> **Exercise**:
Look in the material below for the line with "a21o_1 | 45 | 338" and the line with "ha_1 | 230 | 2880", then set down exactly those two lines and all lines between, nothing more.

================

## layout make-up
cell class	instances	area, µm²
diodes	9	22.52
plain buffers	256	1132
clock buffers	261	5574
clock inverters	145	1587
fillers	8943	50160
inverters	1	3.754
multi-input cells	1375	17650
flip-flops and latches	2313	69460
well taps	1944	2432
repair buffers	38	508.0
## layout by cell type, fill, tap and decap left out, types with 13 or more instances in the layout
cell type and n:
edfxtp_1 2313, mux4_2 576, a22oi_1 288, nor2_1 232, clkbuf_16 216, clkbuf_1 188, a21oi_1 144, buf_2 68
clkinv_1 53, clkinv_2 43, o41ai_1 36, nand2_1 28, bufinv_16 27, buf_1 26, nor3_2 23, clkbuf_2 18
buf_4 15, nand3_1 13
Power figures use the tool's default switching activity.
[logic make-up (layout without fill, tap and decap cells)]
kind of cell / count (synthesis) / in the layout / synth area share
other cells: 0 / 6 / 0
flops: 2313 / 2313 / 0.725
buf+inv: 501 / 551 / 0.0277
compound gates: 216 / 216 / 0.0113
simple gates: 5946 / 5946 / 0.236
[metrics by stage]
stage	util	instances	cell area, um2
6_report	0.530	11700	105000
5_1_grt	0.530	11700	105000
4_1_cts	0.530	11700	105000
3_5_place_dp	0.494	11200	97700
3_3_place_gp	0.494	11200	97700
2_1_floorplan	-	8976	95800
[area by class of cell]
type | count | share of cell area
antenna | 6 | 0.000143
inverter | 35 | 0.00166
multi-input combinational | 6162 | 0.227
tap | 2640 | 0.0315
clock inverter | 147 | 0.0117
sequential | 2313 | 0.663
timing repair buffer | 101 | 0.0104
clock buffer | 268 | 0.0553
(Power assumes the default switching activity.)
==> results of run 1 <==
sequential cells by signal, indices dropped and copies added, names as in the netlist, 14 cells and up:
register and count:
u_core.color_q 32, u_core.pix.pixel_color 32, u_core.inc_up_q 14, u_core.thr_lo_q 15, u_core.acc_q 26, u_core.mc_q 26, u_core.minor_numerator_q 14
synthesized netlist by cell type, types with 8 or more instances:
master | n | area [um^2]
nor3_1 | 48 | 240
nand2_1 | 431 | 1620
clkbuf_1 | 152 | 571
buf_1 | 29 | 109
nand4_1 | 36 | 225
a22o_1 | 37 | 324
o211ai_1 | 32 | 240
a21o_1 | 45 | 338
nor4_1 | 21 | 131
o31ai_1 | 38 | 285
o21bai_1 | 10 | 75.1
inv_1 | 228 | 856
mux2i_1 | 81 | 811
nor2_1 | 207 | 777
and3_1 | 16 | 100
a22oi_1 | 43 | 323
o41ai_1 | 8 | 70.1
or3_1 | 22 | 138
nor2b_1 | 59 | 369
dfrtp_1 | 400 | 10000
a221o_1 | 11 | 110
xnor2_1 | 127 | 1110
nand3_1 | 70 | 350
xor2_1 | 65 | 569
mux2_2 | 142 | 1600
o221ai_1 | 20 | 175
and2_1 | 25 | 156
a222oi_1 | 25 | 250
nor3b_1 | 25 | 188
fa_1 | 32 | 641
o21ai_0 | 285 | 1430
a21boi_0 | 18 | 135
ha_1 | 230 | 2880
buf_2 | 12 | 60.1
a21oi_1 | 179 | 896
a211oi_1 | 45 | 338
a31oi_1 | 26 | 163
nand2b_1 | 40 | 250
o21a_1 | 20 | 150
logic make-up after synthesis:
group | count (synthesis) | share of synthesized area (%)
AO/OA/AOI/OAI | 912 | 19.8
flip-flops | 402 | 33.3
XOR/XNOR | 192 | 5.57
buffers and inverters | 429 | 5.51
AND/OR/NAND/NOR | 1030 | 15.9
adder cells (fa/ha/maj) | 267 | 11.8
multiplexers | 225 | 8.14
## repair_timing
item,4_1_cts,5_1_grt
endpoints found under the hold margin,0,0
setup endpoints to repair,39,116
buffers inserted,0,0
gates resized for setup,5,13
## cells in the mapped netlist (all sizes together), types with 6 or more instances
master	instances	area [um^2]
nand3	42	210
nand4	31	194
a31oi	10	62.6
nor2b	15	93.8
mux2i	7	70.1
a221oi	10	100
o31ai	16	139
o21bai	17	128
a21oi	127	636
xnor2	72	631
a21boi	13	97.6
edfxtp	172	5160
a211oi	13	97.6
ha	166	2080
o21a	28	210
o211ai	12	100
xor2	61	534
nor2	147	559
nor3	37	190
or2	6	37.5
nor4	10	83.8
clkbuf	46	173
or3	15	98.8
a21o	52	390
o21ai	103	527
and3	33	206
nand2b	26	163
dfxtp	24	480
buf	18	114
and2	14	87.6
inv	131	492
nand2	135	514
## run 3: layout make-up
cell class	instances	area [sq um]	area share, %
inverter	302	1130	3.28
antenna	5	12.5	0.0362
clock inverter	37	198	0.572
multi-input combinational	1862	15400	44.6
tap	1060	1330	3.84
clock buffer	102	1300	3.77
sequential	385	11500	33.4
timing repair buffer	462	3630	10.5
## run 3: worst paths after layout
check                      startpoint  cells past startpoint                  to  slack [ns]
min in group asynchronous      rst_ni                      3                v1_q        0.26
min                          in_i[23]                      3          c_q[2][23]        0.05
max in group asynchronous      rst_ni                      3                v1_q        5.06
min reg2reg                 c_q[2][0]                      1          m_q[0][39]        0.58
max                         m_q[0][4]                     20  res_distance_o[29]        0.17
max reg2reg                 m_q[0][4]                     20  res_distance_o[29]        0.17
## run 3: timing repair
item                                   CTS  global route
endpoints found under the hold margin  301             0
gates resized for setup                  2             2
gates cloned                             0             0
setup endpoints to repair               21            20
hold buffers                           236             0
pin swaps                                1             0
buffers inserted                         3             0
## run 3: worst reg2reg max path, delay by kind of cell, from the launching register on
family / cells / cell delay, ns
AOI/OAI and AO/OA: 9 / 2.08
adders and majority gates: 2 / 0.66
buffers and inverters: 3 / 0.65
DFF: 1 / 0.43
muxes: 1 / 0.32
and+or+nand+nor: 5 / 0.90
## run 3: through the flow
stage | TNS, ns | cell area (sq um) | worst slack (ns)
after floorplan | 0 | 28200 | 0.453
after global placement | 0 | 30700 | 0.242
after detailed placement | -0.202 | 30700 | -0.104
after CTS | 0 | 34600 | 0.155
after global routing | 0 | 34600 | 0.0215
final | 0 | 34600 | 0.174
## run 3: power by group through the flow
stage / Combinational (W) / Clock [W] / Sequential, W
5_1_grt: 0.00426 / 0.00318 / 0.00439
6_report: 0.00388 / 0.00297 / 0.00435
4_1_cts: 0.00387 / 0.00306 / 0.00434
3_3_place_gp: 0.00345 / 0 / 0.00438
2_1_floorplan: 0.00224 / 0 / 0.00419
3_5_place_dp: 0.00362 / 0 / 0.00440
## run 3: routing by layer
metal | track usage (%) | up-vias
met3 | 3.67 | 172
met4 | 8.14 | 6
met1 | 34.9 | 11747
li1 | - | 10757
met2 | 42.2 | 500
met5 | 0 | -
===== src/rtl/core/preemptive_priority_scheduler_core.sv =====
// Top level of the preemptive priority scheduler core: sequencer, result register.
// Depends on pps_pkg, pps_table, pps_alu and assert_macros.svh.
//
//   channel  direction  handshake                  payload
//   in_      slave      in_tvalid / in_tready       in_tdata, in_tuser (kind)
//   out_     master     out_tvalid / out_tready     out_tdata, out_tuser (ran)
//   cfg_     slave      cfg_valid / cfg_ready       cfg_data (process_count)
//
// A load request passes through acceptance and the handoff to the result register.
// A tick request passes through acceptance, a scan of each table slot (16) through the
// shared compare unit, the update states ST_UPD and ST_FIN that reuse that unit, and
// the handoff; a tick with no ready task skips the update states.
// The input is not ready until the result is in the output register; that
// register then holds it while out_tready is low, beside the next request.
// Reset (rst_n, synchronous) clears time, remaining work and started flags.
`include "assert_macros.svh"

module preemptive_priority_scheduler_core import pps_pkg::*; (
  input  logic                  clk,
  input  logic                  rst_n,
  input  logic                  in_tvalid,
  output logic                  in_tready,
  // [3:0] slot, [19:4] arrival_time, [35:20] burst_length,
  // [43:36] priority_level, [47:44] zero
  input  logic [IN_DATA_W-1:0]  in_tdata,
  // [0] kind
  input  logic                  in_tuser,
  output logic                  out_tvalid,
  input  logic                  out_tready,
  // [3:0] chosen_slot, [4] switched, [5] first_start, [6] finished,
  // [30:7] completion_time, [54:31] turnaround_time, [78:55] waiting_time,
  // [79] all_done, [103:80] time_now
  output logic [OUT_DATA_W-1:0] out_tdata,
  // [0] ran
  output logic                  out_tuser,
  input  logic                  cfg_valid,
  output logic                  cfg_ready,
  input  logic [CFG_W-1:0]      cfg_data
);

  localparam logic [2:0] ST_IDLE = 3'd0;
  localparam logic [2:0] ST_SCAN = 3'd1;
  localparam logic [2:0] ST_UPD  = 3'd2;
  localparam logic [2:0] ST_FIN  = 3'd3;
  localparam logic [2:0] ST_OUT  = 3'd4;

  localparam logic [SLOT_W-1:0] LAST_SLOT = SLOT_W'(MAX_TASKS - 1);
  localparam logic [CNT_W-1:0]  CNT_MAX   = CNT_W'(MAX_TASKS);
  localparam logic [PRI_W:0]    PRI_NONE  = {1'b1, {PRI_W{1'b0}}};

  logic [2:0]        state_r, state_nxt;
  logic [CFG_W-1:0]  pcount_r;
  logic [TIME_W-1:0] time_r, time_nxt;
  logic [TIME_W-1:0] t0_r, t0_nxt;
  logic [SLOT_W:0]   prev_r, prev_nxt;
  logic [SLOT_W-1:0] idx_r, idx_nxt;
  logic [SLOT_W-1:0] best_r, best_nxt;
  logic              found_r, found_nxt;
  logic [PRI_W:0]    bestpri_r, bestpri_nxt;
  logic [CNT_W-1:0]  cnt_r, cnt_nxt;
  logic [TIME_W-1:0] tat_r, tat_nxt;
  logic [VAL_W-1:0]  burst_r, burst_nxt;
  logic              fin_r, fin_nxt;
  logic              first_r, first_nxt;
  logic              sw_r, sw_nxt;
  pps_res_t          res_r, res_nxt;
  logic              ran_r, ran_nxt;
  pps_res_t          out_r;
  logic              out_ran_r;
  logic              out_valid_r;

  logic              in_accept;
  logic              load_en;
  pps_entry_t        load_entry;
  pps_upd_t          upd;
  logic [SLOT_W-1:0] rd_slot;
  pps_rd_t           rd;
  logic [TIME_W-1:0] alu_a, alu_b, alu_diff;
  logic              alu_borrow;
  logic [CNT_W-1:0]  n_counted;
  logic              in_count;
  logic              is_ready;
  logic [TIME_W-1:0] comp_time;
  logic [VAL_W-1:0]  rem_dec;
  logic [CNT_W-1:0]  cnt_left;

  pps_table u_table (
    .clk      (clk),
    .rst_n    (rst_n),
    .wr_en    (load_en),
    .wr_slot  (in_tdata[SLOT_W-1:0]),
    .wr_entry (load_entry),
    .upd      (upd),
    .rd_slot  (rd_slot),
    .rd       (rd)
  );

  pps_alu u_alu (
    .a      (alu_a),
    .b      (alu_b),
    .diff   (alu_diff),
    .borrow (alu_borrow)
  );

  assign in_tready = (state_r == ST_IDLE);
  assign in_accept = in_tvalid && in_tready;
  assign cfg_ready = 1'b1;

  assign load_en = in_accept && (in_tuser == KIND_LOAD);
  assign load_entry.arrival        = in_tdata[SLOT_W +: VAL_W];
  assign load_entry.burst          = in_tdata[SLOT_W + VAL_W +: VAL_W];
  assign load_entry.priority_level = in_tdata[SLOT_W + 2*VAL_W +: PRI_W];

  // Clamp the slot count to the table depth
  assign n_counted = ({1'b0, pcount_r} > {1'b0, CNT_MAX}) ? CNT_MAX : CNT_W'(pcount_r);
  assign in_count  = ({1'b0, idx_r} < n_counted);
  assign is_ready  = in_count && ({{(TIME_W-VAL_W){1'b0}}, rd.entry.arrival} <= t0_r)
                     && (rd.remaining != '0);
  assign comp_time = (t0_r == TIME_MAX) ? TIME_MAX : t0_r + 1'b1;
  assign rem_dec   = rd.remaining - 1'b1;
  assign cnt_left  = cnt_r - CNT_W'(fin_r);

  // Steer the table read port and the shared unit by state
  always_comb begin
    rd_slot = idx_r;
    alu_a   = '0;
    alu_b   = '0;
    case (state_r)
      ST_SCAN: begin
        alu_a = {{(TIME_W-PRI_W){1'b0}}, rd.entry.priority_level};
        alu_b = {{(TIME_W-PRI_W-1){1'b0}}, bestpri_r};
      end
      ST_UPD: begin
        rd_slot = best_r;
        alu_a   = comp_time;
        alu_b   = {{(TIME_W-VAL_W){1'b0}}, rd.entry.arrival};
      end
      ST_FIN: begin
        alu_a = tat_r;
        alu_b = {{(TIME_W-VAL_W){1'b0}}, burst_r};
      end
      default: begin
        rd_slot = idx_r;
      end
    endcase
  end

  assign upd.en        = (state_r == ST_UPD);
  assign upd.slot      = best_r;
  assign upd.remaining = rem_dec;

  // Sequence a load to its result, or a tick through scan, any update and result
  always_comb begin
    state_nxt   = state_r;
    time_nxt    = time_r;
    t0_nxt      = t0_r;
    prev_nxt    = prev_r;
    idx_nxt     = idx_r;
    best_nxt    = best_r;
    found_nxt   = found_r;
    bestpri_nxt = bestpri_r;
    cnt_nxt     = cnt_r;
    tat_nxt     = tat_r;
    burst_nxt   = burst_r;
    fin_nxt     = fin_r;
    first_nxt   = first_r;
    sw_nxt      = sw_r;
    res_nxt     = res_r;
    ran_nxt     = ran_r;
    case (state_r)
      ST_IDLE: begin
        if (in_accept) begin
          if (in_tuser == KIND_LOAD) begin
            res_nxt          = '0;
            res_nxt.time_now = time_r;
            ran_nxt          = 1'b0;
            time_nxt         = '0;
            state_nxt        = ST_OUT;
          end else begin
            t0_nxt      = time_r;
            idx_nxt     = '0;
            found_nxt   = 1'b0;
            best_nxt    = '0;
            bestpri_nxt = PRI_NONE;
            cnt_nxt     = '0;
            state_nxt   = ST_SCAN;
          end
        end
      end
      ST_SCAN: begin
        // Keep the first strictly better ready slot
        if (is_ready && alu_borrow) begin
          found_nxt   = 1'b1;
          best_nxt    = idx_r;
          bestpri_nxt = {1'b0, rd.entry.priority_level};
        end
        cnt_nxt = cnt_r + CNT_W'(in_count && (rd.remaining != '0));
        idx_nxt = idx_r + 1'b1;
        if (idx_r == LAST_SLOT) begin
          if (found_nxt) begin
            state_nxt = ST_UPD;
          end else begin
            res_nxt          = '0;
            res_nxt.time_now = t0_r;
            res_nxt.all_done = (cnt_nxt == '0);
            ran_nxt          = 1'b0;
            time_nxt         = comp_time;
            state_nxt        = ST_OUT;
          end
        end
      end
      ST_UPD: begin
        tat_nxt   = alu_borrow ? '0 : alu_diff;
        burst_nxt = rd.entry.burst;
        fin_nxt   = (rem_dec == '0);
        first_nxt = !rd.started;
        sw_nxt    = ({1'b0, best_r} != prev_r);
        prev_nxt  = {1'b0, best_r};
        time_nxt  = comp_time;
        state_nxt = ST_FIN;
      end
      ST_FIN: begin
        res_nxt                 = '0;
        res_nxt.chosen_slot     = best_r;
        res_nxt.switched        = sw_r;
        res_nxt.first_start     = first_r;
        res_nxt.finished        = fin_r;
        res_nxt.completion_time = fin_r ? time_r : '0;
        res_nxt.turnaround_time = fin_r ? tat_r : '0;
        res_nxt.waiting_time    = (fin_r && !alu_borrow) ? alu_diff : '0;
        res_nxt.all_done        = (cnt_left == '0);
        res_nxt.time_now        = t0_r;
        ran_nxt                 = 1'b1;
        state_nxt               = ST_OUT;
      end
      ST_OUT: begin
        if (!out_valid_r || out_tready) begin
          state_nxt = ST_IDLE;
        end
      end
      default: begin
        state_nxt = ST_IDLE;
      end
    endcase
  end

  // Advance control state
  always_ff @(posedge clk) begin
    if (!rst_n) begin
      state_r  <= ST_IDLE;
      time_r   <= '0;
      prev_r   <= (SLOT_W+1)'(MAX_TASKS);
      pcount_r <= '0;
    end else begin
      state_r <= state_nxt;
      time_r  <= time_nxt;
      prev_r  <= prev_nxt;
      if (cfg_valid && cfg_ready) begin
        pcount_r <= cfg_data;
      end
    end
  end

  // Hold working values of the request in flight
  always_ff @(posedge clk) begin
    t0_r      <= t0_nxt;
    idx_r     <= idx_nxt;
    best_r    <= best_nxt;
    found_r   <= found_nxt;
    bestpri_r <= bestpri_nxt;
    cnt_r     <= cnt_nxt;
    tat_r     <= tat_nxt;
    burst_r   <= burst_nxt;
    fin_r     <= fin_nxt;
    first_r   <= first_nxt;
    sw_r      <= sw_nxt;
    res_r     <= res_nxt;
    ran_r     <= ran_nxt;
  end

  // Move the finished result into the output register
  always_ff @(posedge clk) begin
    if (!rst_n) begin
      out_valid_r <= 1'b0;
    end else if (state_r == ST_OUT && (!out_valid_r || out_tready)) begin
      out_valid_r <= 1'b1;
    end else if (out_tready) begin
      out_valid_r <= 1'b0;
    end
  end

  always_ff @(posedge clk) begin
    if (state_r == ST_OUT && (!out_valid_r || out_tready)) begin
      out_r     <= res_r;
      out_ran_r <= ran_r;
    end
  end

  assign out_tvalid = out_valid_r;
  assign out_tdata  = out_r;
  assign out_tuser  = out_ran_r;

  // A tick request leaves the scan once the last table slot is checked
  `ASSERT_NEXT(a_scan_ends, (state_r == ST_SCAN) && (idx_r == LAST_SLOT), state_r != ST_SCAN, "scan overran the table")
  // Time only moves backward on a load request
  `ASSERT_NEXT(a_time_mono, !(in_accept && (in_tuser == KIND_LOAD)), time_r >= $past(time_r), "time went backward without a load")
  // A result with no task run carries no per-task flags
  `ASSERT_SAME(a_idle_flags, out_valid_r && !out_ran_r, !out_r.finished && !out_r.first_start && !out_r.switched, "idle result carries task flags")

endmodule
$ cat src/design/vrh_pkg.sv
`timescale 1ns / 1ps
package vrh_pkg;

  typedef enum logic [1:0] {
    CMD_COUNT   = 2'd0,
    CMD_PENALTY = 2'd1,
    CMD_QUERY   = 2'd2,
    CMD_CLEAR   = 2'd3
  } cmd_t;

  localparam logic [2:0] REG_VOXEL_SIZE = 3'd0;
  localparam logic [2:0] REG_MIN_X      = 3'd1;
  localparam logic [2:0] REG_MIN_Y      = 3'd2;
  localparam logic [2:0] REG_MIN_Z      = 3'd3;
  localparam logic [2:0] REG_STEPS_X    = 3'd4;
  localparam logic [2:0] REG_STEPS_Y    = 3'd5;
  localparam logic [2:0] REG_STEPS_Z    = 3'd6;

  localparam int CellBits = 15;
  localparam int StoreDepth = 32768;

  typedef struct packed {
    logic [1:0]         cmd;
    logic signed [31:0] coord_x;
    logic signed [31:0] coord_y;
    logic signed [31:0] coord_z;
  } in_item_t;

  typedef struct packed {
    logic                in_grid;
    logic [CellBits-1:0] cell_index;
    logic signed [31:0]  score;
  } out_item_t;

  // divider handshake
  typedef struct packed {
    logic        start;
    logic [48:0] dividend;
    logic [31:0] divisor;
  } div_req_t;

endpackage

================

> **The answer**:
a21o_1 | 45 | 338
nor4_1 | 21 | 131
o31ai_1 | 38 | 285
o21bai_1 | 10 | 75.1
inv_1 | 228 | 856
mux2i_1 | 81 | 811
nor2_1 | 207 | 777
and3_1 | 16 | 100
a22oi_1 | 43 | 323
o41ai_1 | 8 | 70.1
or3_1 | 22 | 138
nor2b_1 | 59 | 369
dfrtp_1 | 400 | 10000
a221o_1 | 11 | 110
xnor2_1 | 127 | 1110
nand3_1 | 70 | 350
xor2_1 | 65 | 569
mux2_2 | 142 | 1600
o221ai_1 | 20 | 175
and2_1 | 25 | 156
a222oi_1 | 25 | 250
nor3b_1 | 25 | 188
fa_1 | 32 | 641
o21ai_0 | 285 | 1430
a21boi_0 | 18 | 135
ha_1 | 230 | 2880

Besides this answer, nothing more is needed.